**WHAT YOU ARE ASKED TO DO:**
Of the lines in the data below, write out exactly those from the one holding "-- registers in" through the one holding "next_r 5, o_arready", both included.

**Stored data:**
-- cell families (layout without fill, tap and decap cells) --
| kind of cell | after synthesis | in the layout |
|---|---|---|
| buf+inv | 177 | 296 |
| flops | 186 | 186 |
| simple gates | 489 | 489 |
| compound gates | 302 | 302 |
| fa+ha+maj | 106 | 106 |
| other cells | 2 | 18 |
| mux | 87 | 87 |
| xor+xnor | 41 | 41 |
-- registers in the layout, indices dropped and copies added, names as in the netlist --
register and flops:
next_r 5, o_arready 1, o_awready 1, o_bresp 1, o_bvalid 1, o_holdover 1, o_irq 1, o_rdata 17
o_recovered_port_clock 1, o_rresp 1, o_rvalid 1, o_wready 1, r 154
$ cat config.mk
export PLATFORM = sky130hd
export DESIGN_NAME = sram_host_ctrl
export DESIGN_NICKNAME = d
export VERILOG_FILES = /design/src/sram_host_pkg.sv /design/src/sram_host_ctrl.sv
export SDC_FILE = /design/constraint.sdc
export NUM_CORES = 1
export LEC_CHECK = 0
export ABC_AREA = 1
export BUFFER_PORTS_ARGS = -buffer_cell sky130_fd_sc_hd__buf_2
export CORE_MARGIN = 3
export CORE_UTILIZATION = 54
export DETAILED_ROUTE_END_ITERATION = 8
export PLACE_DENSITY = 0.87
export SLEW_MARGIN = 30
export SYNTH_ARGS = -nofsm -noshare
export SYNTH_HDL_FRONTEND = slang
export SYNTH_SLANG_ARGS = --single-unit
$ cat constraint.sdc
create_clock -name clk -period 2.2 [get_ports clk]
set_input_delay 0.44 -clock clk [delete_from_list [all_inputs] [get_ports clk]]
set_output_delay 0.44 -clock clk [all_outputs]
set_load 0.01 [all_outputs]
--
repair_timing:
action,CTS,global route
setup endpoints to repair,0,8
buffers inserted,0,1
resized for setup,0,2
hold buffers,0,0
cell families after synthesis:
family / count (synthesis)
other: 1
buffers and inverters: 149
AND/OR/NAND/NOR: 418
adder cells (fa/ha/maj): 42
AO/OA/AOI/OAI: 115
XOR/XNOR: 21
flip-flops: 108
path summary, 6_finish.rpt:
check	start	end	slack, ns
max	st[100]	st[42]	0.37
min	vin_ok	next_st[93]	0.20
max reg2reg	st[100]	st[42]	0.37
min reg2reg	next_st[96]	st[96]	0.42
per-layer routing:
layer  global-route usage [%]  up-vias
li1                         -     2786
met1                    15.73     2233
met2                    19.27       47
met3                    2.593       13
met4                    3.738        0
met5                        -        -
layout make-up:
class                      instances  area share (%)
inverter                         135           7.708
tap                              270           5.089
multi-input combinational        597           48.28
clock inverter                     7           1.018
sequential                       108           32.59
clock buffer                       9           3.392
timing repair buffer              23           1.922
...
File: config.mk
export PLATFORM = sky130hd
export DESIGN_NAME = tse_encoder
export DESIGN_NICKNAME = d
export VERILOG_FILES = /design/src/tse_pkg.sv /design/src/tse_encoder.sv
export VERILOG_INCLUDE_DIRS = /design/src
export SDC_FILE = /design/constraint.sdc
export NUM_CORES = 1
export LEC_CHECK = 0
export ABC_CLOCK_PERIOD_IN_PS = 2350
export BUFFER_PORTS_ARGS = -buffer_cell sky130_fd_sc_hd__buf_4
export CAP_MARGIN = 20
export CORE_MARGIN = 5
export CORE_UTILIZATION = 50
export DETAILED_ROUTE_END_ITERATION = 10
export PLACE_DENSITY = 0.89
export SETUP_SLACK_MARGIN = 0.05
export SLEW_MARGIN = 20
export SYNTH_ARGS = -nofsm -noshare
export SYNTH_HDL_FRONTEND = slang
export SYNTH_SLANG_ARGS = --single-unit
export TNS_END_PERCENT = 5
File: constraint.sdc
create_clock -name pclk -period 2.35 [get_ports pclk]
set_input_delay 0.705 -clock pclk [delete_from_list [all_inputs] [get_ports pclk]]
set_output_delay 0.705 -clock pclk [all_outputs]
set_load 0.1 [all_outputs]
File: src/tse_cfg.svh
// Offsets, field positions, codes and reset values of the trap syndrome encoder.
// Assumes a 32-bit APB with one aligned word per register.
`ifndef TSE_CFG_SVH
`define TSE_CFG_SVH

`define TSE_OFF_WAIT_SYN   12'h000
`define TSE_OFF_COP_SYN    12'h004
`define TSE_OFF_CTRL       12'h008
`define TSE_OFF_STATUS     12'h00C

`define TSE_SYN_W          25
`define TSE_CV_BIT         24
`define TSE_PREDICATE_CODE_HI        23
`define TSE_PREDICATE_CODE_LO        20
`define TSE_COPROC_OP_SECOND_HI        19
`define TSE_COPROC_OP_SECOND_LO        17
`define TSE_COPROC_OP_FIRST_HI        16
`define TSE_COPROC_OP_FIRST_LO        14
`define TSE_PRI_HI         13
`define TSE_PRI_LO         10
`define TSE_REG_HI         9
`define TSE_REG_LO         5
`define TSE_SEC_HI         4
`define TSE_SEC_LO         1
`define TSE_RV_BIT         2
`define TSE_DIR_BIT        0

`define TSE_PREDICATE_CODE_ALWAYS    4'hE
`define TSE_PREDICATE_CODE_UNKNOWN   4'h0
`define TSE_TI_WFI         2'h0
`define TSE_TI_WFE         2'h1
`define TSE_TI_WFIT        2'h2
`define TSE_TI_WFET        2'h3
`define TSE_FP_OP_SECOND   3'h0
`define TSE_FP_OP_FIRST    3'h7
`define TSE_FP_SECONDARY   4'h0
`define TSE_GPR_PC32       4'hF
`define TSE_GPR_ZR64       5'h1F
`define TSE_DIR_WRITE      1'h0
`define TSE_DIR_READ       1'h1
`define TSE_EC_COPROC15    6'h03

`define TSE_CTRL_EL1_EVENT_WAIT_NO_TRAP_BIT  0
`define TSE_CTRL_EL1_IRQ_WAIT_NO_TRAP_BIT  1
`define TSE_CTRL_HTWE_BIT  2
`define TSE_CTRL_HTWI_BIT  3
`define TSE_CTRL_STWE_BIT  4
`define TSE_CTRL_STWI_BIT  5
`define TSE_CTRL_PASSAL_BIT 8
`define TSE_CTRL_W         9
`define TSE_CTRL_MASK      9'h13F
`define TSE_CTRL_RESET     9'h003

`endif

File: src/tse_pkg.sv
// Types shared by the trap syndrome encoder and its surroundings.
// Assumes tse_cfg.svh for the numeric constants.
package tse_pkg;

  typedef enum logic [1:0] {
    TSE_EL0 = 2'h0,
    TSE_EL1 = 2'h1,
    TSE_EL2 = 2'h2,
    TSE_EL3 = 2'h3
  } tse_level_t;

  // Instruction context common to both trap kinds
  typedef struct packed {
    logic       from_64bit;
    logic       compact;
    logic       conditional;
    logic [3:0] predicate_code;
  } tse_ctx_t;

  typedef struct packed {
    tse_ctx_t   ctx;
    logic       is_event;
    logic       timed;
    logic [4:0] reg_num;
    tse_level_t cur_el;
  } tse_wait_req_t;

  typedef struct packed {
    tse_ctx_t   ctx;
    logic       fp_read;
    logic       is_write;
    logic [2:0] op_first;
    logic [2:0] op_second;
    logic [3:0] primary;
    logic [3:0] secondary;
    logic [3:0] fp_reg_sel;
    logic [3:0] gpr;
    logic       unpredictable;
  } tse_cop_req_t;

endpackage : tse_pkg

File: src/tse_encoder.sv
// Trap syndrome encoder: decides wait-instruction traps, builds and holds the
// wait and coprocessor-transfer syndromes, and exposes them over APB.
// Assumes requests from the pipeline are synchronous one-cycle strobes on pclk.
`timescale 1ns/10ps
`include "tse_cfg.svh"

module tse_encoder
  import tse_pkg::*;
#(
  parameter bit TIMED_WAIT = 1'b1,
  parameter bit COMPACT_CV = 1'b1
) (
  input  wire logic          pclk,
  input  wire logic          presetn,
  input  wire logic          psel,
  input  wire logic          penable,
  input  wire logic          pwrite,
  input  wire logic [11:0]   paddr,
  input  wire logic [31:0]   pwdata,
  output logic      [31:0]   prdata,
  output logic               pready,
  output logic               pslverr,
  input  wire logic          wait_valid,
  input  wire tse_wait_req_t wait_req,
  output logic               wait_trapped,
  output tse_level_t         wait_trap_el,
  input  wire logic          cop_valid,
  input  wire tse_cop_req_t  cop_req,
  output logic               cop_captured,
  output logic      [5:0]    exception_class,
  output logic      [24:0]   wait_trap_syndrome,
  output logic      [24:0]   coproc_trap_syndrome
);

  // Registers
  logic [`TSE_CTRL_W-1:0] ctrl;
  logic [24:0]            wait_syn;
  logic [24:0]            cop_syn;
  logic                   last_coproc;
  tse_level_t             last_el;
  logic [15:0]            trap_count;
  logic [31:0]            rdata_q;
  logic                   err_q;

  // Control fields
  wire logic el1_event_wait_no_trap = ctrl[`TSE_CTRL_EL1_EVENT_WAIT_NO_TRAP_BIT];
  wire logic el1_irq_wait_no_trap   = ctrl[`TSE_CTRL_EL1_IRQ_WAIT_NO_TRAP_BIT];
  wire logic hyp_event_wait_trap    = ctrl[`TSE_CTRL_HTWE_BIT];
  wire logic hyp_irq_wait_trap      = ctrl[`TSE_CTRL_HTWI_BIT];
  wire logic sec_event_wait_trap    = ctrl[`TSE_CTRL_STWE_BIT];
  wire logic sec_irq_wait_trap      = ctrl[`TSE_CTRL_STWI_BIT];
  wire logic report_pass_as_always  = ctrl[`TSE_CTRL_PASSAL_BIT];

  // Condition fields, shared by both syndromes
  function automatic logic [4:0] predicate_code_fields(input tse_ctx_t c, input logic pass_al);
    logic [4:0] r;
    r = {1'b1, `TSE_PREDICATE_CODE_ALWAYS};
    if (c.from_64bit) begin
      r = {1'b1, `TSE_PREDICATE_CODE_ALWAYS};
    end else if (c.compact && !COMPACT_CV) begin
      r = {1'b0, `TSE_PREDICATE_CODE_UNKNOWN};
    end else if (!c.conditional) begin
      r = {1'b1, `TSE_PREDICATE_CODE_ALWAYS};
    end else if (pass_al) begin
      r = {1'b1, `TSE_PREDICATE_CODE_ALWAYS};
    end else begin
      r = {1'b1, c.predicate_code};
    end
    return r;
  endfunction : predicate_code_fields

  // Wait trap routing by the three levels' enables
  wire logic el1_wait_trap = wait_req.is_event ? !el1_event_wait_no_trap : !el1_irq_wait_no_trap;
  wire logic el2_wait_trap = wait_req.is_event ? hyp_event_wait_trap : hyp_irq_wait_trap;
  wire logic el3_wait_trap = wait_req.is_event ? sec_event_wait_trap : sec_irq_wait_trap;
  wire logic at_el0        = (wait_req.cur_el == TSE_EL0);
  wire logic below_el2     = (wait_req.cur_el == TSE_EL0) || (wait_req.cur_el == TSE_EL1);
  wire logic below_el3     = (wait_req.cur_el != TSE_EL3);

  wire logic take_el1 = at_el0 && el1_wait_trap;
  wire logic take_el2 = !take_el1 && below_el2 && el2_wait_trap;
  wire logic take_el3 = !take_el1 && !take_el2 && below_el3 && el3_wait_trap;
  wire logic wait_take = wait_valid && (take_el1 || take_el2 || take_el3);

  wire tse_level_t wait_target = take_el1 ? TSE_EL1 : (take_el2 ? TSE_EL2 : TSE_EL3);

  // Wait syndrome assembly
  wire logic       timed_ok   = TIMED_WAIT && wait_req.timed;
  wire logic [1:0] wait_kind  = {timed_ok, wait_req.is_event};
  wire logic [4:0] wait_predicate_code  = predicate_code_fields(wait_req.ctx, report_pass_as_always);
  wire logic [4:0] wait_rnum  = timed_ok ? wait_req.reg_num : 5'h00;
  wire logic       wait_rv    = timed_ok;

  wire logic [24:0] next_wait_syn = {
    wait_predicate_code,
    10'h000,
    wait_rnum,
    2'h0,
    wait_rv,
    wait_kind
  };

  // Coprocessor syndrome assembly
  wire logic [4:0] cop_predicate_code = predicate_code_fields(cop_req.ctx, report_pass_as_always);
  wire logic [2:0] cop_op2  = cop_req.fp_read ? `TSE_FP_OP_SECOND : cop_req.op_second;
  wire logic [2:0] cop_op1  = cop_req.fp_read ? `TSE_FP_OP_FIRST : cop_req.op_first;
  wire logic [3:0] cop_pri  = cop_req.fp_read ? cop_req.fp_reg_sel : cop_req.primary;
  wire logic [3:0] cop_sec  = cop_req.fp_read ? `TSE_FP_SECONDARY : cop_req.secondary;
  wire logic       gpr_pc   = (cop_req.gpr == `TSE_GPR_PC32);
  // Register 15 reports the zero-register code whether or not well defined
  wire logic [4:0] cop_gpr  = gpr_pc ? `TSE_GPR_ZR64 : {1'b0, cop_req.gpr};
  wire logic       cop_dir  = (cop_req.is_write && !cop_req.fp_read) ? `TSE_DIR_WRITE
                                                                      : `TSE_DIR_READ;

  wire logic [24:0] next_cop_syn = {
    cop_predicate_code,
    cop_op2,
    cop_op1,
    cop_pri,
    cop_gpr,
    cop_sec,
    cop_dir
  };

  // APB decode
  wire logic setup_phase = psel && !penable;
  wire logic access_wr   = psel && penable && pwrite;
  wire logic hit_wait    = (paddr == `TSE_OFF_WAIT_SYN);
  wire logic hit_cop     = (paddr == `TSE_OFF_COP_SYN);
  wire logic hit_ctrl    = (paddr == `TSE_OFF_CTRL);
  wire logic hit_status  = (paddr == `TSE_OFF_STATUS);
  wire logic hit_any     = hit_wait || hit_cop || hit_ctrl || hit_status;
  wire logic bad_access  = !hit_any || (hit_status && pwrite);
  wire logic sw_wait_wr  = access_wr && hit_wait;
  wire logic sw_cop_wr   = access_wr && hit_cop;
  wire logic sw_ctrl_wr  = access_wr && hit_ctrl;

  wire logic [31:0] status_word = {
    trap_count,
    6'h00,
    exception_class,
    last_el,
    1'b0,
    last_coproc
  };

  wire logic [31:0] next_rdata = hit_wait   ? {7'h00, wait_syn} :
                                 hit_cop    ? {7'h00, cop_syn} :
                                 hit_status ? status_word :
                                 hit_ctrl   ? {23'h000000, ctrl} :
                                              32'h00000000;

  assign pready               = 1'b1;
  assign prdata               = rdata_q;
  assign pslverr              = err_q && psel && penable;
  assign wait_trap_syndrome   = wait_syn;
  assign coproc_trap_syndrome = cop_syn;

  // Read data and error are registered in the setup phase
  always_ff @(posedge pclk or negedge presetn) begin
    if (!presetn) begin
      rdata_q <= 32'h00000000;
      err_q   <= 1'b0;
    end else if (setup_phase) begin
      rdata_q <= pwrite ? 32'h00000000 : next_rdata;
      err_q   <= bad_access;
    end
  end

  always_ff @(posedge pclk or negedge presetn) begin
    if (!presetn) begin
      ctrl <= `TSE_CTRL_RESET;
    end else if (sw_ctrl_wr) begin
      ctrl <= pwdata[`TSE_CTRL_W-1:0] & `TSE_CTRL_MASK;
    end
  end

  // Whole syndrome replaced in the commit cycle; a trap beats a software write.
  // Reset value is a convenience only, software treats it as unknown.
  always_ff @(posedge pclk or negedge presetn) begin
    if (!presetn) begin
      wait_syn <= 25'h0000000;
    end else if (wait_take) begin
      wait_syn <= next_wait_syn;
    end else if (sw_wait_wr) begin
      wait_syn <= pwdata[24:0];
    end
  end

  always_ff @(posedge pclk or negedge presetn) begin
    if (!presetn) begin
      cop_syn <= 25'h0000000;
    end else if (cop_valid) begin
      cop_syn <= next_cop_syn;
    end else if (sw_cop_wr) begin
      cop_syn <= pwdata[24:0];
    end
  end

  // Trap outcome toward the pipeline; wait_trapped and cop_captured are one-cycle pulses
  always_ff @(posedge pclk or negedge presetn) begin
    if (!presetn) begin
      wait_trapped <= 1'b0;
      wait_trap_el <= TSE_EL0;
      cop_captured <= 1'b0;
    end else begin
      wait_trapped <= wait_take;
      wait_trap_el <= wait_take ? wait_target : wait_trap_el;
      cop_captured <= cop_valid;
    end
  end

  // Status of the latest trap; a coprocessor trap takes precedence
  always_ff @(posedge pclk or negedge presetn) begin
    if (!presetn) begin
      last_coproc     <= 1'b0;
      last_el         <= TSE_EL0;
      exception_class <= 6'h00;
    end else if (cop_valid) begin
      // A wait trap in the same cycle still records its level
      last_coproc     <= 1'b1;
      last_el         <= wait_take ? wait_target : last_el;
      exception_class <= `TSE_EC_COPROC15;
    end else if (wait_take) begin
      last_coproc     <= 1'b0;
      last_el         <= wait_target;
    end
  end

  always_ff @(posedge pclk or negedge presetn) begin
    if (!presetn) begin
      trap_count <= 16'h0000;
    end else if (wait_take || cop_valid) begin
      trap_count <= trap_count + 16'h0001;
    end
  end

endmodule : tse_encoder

**OUTPUT:**
-- registers in the layout, indices dropped and copies added, names as in the netlist --
register and flops:
next_r 5, o_arready 1, o_awready 1, o_bresp 1, o_bvalid 1, o_holdover 1, o_irq 1, o_rdata 17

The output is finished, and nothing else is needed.